WORK INSTRUCTIONS: From the entries below, please output exactly the lines starting at the one containing "[cell type report]" and ending at the one containing "after global routing", both included.

*** Opening of DATASET CONTENT ***

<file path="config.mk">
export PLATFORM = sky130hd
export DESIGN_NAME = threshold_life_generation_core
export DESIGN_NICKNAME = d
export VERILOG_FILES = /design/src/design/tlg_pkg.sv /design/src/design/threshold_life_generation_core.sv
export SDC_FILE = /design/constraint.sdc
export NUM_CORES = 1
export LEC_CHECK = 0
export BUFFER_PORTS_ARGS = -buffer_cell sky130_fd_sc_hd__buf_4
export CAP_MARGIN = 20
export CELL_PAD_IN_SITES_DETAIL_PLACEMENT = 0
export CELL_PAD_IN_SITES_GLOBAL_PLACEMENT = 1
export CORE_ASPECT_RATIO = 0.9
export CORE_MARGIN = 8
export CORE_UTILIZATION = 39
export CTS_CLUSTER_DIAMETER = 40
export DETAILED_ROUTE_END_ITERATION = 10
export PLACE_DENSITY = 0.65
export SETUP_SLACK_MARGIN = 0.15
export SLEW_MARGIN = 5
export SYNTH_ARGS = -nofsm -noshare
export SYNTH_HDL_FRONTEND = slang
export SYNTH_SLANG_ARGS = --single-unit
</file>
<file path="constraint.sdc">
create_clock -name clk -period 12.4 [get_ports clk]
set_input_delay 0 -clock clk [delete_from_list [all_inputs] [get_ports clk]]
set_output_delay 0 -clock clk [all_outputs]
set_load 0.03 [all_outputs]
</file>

*** Close of DATASET CONTENT ***
*** Opening of DATASET CONTENT ***

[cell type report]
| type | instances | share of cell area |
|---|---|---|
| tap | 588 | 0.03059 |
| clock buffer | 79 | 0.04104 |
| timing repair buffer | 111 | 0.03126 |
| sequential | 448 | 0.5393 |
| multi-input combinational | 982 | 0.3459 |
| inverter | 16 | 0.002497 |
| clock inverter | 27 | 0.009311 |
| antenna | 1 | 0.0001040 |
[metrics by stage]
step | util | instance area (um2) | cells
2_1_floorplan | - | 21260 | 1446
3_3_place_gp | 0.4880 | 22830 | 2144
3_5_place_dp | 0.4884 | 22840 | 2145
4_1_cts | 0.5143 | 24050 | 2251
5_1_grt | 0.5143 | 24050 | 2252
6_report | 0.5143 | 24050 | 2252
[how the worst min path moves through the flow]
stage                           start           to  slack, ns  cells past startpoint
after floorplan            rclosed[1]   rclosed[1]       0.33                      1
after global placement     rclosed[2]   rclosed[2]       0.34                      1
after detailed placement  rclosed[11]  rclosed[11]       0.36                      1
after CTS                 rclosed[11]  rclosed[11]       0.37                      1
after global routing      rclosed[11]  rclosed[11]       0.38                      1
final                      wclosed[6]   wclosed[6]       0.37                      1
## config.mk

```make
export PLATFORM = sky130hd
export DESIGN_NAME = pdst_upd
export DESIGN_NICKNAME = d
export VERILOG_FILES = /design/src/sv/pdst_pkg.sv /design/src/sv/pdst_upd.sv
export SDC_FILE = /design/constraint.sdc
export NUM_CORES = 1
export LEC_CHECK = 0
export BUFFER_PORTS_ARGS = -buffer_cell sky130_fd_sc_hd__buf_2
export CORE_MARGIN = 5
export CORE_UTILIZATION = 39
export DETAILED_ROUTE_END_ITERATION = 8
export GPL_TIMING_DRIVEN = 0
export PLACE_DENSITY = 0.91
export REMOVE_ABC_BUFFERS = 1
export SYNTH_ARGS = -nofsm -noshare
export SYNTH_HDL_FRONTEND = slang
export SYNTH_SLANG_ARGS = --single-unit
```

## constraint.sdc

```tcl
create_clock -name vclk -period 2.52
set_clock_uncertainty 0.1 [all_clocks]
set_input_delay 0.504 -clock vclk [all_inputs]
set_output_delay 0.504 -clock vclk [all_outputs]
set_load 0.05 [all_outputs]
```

*** Close of DATASET CONTENT ***

ANSWER:
[cell type report]
| type | instances | share of cell area |
|---|---|---|
| tap | 588 | 0.03059 |
| clock buffer | 79 | 0.04104 |
| timing repair buffer | 111 | 0.03126 |
| sequential | 448 | 0.5393 |
| multi-input combinational | 982 | 0.3459 |
| inverter | 16 | 0.002497 |
| clock inverter | 27 | 0.009311 |
| antenna | 1 | 0.0001040 |
[metrics by stage]
step | util | instance area (um2) | cells
2_1_floorplan | - | 21260 | 1446
3_3_place_gp | 0.4880 | 22830 | 2144
3_5_place_dp | 0.4884 | 22840 | 2145
4_1_cts | 0.5143 | 24050 | 2251
5_1_grt | 0.5143 | 24050 | 2252
6_report | 0.5143 | 24050 | 2252
[how the worst min path moves through the flow]
stage                           start           to  slack, ns  cells past startpoint
after floorplan            rclosed[1]   rclosed[1]       0.33                      1
after global placement     rclosed[2]   rclosed[2]       0.34                      1
after detailed placement  rclosed[11]  rclosed[11]       0.36                      1
after CTS                 rclosed[11]  rclosed[11]       0.37                      1
after global routing      rclosed[11]  rclosed[11]       0.38                      1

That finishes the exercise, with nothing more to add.